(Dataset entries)
>>>>>
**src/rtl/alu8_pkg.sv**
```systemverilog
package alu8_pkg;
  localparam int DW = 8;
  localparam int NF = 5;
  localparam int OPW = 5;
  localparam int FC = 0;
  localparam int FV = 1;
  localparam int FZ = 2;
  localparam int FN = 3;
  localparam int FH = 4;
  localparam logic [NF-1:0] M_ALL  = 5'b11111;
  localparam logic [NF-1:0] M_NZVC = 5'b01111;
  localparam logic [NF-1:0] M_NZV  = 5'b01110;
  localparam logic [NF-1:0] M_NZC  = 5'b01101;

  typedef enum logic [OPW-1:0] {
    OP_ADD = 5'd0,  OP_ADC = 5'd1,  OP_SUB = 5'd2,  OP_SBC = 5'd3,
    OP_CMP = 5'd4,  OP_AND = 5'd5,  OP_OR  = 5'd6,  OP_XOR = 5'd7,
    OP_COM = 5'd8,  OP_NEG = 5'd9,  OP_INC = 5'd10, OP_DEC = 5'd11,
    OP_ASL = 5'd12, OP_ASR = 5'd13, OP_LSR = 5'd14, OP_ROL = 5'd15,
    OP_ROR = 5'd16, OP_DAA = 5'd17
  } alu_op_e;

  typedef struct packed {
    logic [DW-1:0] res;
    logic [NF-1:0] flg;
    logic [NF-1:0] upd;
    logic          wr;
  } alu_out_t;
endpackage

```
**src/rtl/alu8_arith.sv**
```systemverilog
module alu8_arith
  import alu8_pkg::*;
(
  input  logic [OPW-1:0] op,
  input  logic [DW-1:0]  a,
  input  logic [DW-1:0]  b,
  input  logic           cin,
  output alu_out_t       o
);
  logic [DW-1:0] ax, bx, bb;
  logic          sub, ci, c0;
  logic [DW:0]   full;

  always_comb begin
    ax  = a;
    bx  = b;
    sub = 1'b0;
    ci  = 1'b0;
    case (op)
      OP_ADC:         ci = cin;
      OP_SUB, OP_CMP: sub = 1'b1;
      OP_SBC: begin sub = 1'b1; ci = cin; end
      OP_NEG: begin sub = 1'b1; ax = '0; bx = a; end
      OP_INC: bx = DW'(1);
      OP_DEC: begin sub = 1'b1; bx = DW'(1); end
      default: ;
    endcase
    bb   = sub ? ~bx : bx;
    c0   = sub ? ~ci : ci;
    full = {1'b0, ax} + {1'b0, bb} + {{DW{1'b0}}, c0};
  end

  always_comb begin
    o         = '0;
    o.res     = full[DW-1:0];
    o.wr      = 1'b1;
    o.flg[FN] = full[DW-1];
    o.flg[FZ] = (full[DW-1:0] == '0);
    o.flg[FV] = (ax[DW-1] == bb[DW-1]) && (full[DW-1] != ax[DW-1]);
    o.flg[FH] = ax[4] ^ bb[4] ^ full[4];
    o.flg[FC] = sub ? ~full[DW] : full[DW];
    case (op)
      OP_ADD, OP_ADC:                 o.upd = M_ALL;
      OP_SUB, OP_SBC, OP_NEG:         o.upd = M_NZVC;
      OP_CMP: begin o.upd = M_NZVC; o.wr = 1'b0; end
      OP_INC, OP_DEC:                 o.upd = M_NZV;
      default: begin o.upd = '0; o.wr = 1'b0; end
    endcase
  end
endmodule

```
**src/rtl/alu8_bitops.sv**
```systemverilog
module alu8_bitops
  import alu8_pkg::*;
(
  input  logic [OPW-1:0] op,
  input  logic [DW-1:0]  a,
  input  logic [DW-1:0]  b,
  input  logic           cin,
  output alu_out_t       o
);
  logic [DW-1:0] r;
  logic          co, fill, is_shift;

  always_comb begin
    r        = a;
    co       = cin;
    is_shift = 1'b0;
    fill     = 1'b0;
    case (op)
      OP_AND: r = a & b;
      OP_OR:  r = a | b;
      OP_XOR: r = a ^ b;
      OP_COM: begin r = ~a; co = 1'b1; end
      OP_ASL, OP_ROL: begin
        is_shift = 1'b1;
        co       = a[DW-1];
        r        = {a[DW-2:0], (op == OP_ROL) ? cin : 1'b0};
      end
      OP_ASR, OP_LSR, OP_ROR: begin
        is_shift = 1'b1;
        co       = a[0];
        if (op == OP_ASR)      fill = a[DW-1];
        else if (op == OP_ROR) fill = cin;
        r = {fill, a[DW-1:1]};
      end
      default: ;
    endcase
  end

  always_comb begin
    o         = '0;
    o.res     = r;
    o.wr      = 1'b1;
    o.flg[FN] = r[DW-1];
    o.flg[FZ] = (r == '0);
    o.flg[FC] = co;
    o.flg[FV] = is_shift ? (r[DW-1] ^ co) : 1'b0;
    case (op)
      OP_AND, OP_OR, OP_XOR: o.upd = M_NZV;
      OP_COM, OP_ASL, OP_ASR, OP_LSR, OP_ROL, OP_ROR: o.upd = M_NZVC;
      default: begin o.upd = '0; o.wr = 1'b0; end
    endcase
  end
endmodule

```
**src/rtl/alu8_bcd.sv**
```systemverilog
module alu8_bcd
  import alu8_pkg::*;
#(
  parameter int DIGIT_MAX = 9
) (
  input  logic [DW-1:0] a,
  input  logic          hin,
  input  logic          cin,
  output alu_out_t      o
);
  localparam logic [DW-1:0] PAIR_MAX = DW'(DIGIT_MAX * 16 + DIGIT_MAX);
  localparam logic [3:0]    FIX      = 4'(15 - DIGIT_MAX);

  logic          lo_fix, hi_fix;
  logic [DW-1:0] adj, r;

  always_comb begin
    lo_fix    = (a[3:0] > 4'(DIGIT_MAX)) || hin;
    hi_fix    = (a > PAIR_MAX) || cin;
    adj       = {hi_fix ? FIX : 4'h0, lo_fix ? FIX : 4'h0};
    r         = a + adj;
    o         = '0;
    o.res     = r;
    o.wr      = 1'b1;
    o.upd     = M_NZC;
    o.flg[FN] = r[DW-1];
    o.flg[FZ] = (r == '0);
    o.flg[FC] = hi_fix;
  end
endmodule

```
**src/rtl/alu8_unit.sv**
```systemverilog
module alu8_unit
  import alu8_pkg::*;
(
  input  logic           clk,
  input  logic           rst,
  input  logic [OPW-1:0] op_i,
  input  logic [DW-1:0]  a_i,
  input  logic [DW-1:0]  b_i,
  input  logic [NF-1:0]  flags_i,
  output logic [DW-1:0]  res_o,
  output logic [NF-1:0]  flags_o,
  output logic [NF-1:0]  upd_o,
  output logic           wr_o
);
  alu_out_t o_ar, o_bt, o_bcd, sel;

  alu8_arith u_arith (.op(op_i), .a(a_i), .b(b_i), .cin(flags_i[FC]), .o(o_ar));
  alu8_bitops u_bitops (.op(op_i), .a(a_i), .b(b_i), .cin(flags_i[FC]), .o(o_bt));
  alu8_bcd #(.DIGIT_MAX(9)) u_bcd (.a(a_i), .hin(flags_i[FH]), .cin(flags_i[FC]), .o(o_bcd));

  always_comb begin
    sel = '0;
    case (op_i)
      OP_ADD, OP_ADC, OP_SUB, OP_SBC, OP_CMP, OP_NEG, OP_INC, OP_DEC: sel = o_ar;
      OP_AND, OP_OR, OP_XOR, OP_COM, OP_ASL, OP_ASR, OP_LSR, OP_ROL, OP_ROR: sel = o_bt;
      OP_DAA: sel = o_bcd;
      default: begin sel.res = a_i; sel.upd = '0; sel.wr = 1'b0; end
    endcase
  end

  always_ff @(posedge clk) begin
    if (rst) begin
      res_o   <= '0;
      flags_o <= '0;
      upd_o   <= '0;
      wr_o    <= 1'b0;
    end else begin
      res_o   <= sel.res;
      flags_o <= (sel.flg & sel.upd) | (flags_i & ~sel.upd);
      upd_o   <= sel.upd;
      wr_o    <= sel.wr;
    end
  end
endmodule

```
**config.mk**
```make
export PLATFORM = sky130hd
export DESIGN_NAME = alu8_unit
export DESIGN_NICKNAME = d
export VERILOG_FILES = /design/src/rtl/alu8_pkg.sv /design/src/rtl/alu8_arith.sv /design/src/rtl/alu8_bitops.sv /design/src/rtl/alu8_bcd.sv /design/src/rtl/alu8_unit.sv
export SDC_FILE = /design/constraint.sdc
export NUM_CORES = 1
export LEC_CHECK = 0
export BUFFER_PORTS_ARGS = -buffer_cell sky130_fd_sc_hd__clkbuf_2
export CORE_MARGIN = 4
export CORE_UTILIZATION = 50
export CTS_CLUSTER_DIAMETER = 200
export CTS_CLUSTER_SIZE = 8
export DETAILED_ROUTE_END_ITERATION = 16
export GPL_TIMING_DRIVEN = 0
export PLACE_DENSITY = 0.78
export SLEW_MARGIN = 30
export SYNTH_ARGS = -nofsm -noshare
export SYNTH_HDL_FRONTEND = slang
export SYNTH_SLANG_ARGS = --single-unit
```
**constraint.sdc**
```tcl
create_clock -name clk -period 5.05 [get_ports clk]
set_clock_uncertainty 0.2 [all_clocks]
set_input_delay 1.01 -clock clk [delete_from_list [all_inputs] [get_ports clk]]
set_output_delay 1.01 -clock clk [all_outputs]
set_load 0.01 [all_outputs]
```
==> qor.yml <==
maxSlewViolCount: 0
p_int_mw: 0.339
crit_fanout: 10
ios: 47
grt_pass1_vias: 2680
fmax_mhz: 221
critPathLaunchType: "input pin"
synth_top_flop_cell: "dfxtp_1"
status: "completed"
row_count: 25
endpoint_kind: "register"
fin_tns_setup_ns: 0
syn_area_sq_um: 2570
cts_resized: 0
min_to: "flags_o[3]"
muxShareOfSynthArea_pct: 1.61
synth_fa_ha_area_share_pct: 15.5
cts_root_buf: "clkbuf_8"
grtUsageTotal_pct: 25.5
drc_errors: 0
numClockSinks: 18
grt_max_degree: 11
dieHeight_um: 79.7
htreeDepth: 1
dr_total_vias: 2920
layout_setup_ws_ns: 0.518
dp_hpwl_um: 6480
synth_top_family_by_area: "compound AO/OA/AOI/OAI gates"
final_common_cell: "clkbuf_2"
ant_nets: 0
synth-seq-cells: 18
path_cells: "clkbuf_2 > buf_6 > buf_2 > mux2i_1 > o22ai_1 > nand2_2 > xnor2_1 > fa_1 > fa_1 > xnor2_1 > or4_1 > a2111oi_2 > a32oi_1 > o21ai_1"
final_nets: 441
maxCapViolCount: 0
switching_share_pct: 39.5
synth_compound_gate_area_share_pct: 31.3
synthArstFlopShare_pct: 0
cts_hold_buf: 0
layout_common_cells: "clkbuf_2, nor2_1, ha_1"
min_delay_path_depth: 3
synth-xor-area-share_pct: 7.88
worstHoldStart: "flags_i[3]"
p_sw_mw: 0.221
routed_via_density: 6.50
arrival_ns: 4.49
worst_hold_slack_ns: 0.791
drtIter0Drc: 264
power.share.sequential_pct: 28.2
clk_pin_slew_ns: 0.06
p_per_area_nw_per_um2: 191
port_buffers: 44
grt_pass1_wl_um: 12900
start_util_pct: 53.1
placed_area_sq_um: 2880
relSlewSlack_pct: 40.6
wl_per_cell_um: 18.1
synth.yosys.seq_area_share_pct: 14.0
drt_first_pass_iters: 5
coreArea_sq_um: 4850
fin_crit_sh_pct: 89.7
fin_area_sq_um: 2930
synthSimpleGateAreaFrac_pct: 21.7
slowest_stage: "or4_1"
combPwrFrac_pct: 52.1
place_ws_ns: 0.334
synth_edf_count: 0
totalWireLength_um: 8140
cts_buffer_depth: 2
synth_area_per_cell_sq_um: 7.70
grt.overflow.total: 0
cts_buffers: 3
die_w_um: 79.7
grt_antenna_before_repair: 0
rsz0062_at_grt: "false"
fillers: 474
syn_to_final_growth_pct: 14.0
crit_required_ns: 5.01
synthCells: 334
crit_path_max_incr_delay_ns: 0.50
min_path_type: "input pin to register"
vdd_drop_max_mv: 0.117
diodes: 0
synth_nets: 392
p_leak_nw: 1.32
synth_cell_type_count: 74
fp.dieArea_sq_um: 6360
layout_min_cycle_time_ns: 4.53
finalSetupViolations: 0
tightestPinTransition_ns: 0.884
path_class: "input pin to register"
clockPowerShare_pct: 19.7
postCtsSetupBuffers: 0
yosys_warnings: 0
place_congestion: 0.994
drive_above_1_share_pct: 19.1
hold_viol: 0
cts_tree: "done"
<<<<<
* _Exercise details_: Take the line containing "place_congestion: 0.994" as the start and the last line of the data as the end, and reproduce that range exactly.

* _Answer for the task_:
place_congestion: 0.994
drive_above_1_share_pct: 19.1
hold_viol: 0
cts_tree: "done"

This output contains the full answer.